The album, then, can be interpreted as a mosaic of the eclectic experiences of each member. Wallace wrote most of “hiatus” during spring break, feeling listless in the school year and desperate for a break from routine. The jazzy saxophone riffs, bass guitar and piano accompaniment, and relaxed pace of the song makes it one of the most sonically fluid songs from the album. The lyrical caesuras placed as little pockets of breath in the middle of lines and in between verses and choruses break up the pace of “hiatus” in the most rewarding way. Wallace also wrote the indie, bedroom pop “bummer song,” details assorted minor inconveniences to underscore the importance of friendship in overcoming hard days. The song, with harmonic leitmotifs and infectious lead guitar licks perfectly captures cultural malaise in cheeky lyrics like, “Closest bus stop is miles away / I didn’t drink water yesterday / My succulent died last week / And that sucks!”

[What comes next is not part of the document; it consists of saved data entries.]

This design comes from an exercise in tuning for small area and a short achievable clock period on the open sky130 flow, not from production work. Function was not checked in any run shown here: the RTL went through the layout flow alone. Power and IR drop assume default switching activity.

==> flow/design.v, too long to show whole: its modules and the start of the top module <==
// module ue_fa: 4 lines
// module ue_lane: 1532 lines
module ue_lane (
    input  wire         clk,
    input  wire         rst,         
    input  wire         ld_valid,
    input  wire [127:0] ld_v,        
    input  wire         ld_q,
    input  wire         ld_member,
    input  wire         ld_paired,
    input  wire [255:0] p_regs,
    input  wire         ins_valid,
    input  wire [31:0]  ins_word,
    output wire [127:0] v_out,
    output wire [255:0] t_out,
    output wire [3:0]   k_out,
    output wire         q_out,
    output wire         fault
);
  // ...
==> flow/flow/run.sh <==
#!/bin/bash
# The standard layout, with plain buffers (instead of delay cells) on the ports
# and timing repair aimed well below the clock period.
set -euo pipefail
export BUFFER_PORTS_ARGS="-buffer_cell sky130_fd_sc_hd__buf_1"
export SETUP_SLACK_MARGIN=14
bash standard.sh > flow_make.log 2>&1
==> flow/standard.sh <==
#!/bin/bash
# synth_recipe.tcl (not shown) runs the flow's synth.tcl, then flattens the netlist and writes it again
# the make line also repeats each setting of config.mk as NAME=value (left out here)
make -C /OpenROAD-flow-scripts/flow DESIGN_CONFIG=/design/flow/config.mk WORK_HOME=/design/flow/orfs CLKGATE_MAP_FILE= SYNTH_SCRIPT=/design/flow/synth_recipe.tcl "${@:-finish}"
==> flow/config.mk <==
export PLATFORM = sky130hd
export DESIGN_NAME = ue_lane
export DESIGN_NICKNAME = ue_lane
export VERILOG_FILES = /design/flow/design.v
export SDC_FILE = /design/flow/constraint.sdc
export NUM_CORES = 8
export LEC_CHECK = 0
export ABC_AREA = 1
export ABC_CLOCK_PERIOD_IN_PS = 22000
export CAP_MARGIN = 30
export CORE_MARGIN = 2
export CORE_UTILIZATION = 60
export SLEW_MARGIN = 30
==> flow/constraint.sdc <==
create_clock -name core_clock -period 28.0 [get_ports {clk}]
set_input_delay 5.6000 -clock core_clock [delete_from_list [all_inputs] [get_ports {clk}]]
set_output_delay 5.6000 -clock core_clock [all_outputs]
set_load 0.01 [all_outputs]
==> summary.md, run 1 <==
| Metric | Value |
|---|---|
| Status | stopped before the end |
| Last step reached | global routing |
| Run Error | [ERROR GRT-0116] Global routing finished with congestion. Check the congestion regions in the DRC Viewer. |
| Largest family of logic cells by synthesized area | simple AND/OR/NAND/NOR gates |
| Top_reg_cell synth | dfxtp_1 |
| GR Layer Usage met1 | 0.953 |
| Grt peak-use layer | met2 |
| Placed Cells | about 12000 |
| Count leader, synth | nand2_1 |
| Hpwl dp | around 360000 um |
| Post-Syn Area per Cell | ~6.3 um2 |
| Adder-cell share of the synthesized area | 0.195 |
| GRT overflow | between 4000 and 5000 |
| XOR/XNOR Fraction of Synth Area | 0.0747 |
| IO Count | roughly 810 |
| Synth area leaders | fa_1 (15%), nand2_1 (15%), dfxtp_1 (12%) |
| Dpl ws | roughly 9 ns |
| RD Place Congestion | around 1.4 |
| Clk root buf | clkbuf_16 |
| CTS Sinks | between 300 and 400 |
| Post-synthesis sequential area ratio | 0.121 |
| Synth area leader | fa_1 |
| Async SR Flop Fraction | 0 |
| I/O Buffers | roughly 810 |
| Die span in y | roughly 330 um |
| Site Rows | between 100 and 150 |
| CTS buffer count | 43 |
| Htree depth | 2 |
| CTS Hold Buffers Added | 0 |
| Cell Area, Synth | between 60000 and 70000 um2 |
| Die W | ~330 um |
| Met3 usage | 0.916 |
| Post-synth EDFFs | 0 |
| FF+latch count, synth | about 390 |
| Post-synthesis mux area share | 0.000636 |
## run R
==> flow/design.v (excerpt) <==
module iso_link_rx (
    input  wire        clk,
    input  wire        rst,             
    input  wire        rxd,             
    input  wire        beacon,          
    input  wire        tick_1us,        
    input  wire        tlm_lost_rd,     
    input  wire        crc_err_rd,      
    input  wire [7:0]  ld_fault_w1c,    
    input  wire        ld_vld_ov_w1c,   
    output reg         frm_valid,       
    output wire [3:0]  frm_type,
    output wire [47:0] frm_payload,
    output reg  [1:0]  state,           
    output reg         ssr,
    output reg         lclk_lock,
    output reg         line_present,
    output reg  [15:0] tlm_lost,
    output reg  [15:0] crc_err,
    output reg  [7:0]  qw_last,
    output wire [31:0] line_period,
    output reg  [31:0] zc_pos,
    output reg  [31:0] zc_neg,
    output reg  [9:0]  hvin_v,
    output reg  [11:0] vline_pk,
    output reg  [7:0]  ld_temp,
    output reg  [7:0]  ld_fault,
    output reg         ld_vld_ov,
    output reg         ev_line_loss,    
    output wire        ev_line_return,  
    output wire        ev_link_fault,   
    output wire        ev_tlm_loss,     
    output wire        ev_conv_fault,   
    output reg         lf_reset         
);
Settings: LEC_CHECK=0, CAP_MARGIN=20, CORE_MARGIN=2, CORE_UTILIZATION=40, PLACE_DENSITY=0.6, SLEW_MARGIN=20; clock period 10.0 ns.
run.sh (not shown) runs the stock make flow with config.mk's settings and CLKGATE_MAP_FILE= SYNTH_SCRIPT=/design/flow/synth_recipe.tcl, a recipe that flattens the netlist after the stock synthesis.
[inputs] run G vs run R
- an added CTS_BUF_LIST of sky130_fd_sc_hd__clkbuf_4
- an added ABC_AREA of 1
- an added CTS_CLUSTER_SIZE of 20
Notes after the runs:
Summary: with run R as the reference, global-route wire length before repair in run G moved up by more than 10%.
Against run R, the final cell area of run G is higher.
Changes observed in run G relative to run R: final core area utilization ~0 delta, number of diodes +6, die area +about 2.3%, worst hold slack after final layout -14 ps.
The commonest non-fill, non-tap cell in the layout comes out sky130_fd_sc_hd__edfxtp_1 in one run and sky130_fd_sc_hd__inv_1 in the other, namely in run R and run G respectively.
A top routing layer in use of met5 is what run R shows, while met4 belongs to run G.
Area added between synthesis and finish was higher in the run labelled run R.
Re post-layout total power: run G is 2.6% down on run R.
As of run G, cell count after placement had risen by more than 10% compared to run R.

However, my favorite track off the record is “half alive,” the harrowing final track where Prabakaran dramatizes her desultory tech job. Instrumentally, “half alive” diverges from the upbeat synth- and electronic-heavy production of the album, relying primarily on overpowering electric guitar riffs and lively percussion. The lyrics are haunting and esoteric, but with the added context of “I can feel the engine hum, head go numb ad nauseum / It’s all the same night and day, forget my name / Caught in the machine again / Stolen youth and stolen fire / Prometheus at my pyre.” The verses taper off into a nearly two-minute bridge of gritty guitar riffs, backbeats firing over stormy percussion and instrumental interpolation that echo Prabakaran’s howls of “Am I living half alive? / Am I only half alive?”
PHOTOS BY EMILY ENTZ
Wallace mused on how fitting it was that most of the songs “run parallel” in spite of their having different writers. Prabakaran calls this thematic cohesion conveyed a “throughline of needing escape and reckoning with what you’re feeling.” Still, the sentiment is permeable. The triumph of breathe in. breathe out is not its ability to confront, but in how it delivers the dialogue on such feelings. There is an impulsive levity in every song, an internal equipoise that grounds the album in reality, but not in nihilism. breathe in, breathe out is an album that avoids prescriptive solutions and moralizing equivocation, and simply places action above inertia, and passion above conformity. “Some of the topics might feel a little depressing, but there’s never a moment—except maybe in “half alive”---where you feel like you’re just at the pit of despair. There’s always hope and there’s always optimism in all the songs,” Prabakaran concluded.
Koyal speaks about their craft with a charming alacrity. They look forward to releasing the breathe in. breathe out remix album that they say will feature several EDM, indie, and other remixes, but beyond that, they look forward to their future as a band. Wallace remarked with some amusement how, unknowingly, they had put references to breathing throughout the songs, a motif I had missed in my initial listen. The irony of such a pattern is that it hints at traces of a collective memory among the members of Koyal, but perhaps, a collective experience extended to their audience.
So, I listened again and I focused on the breathing.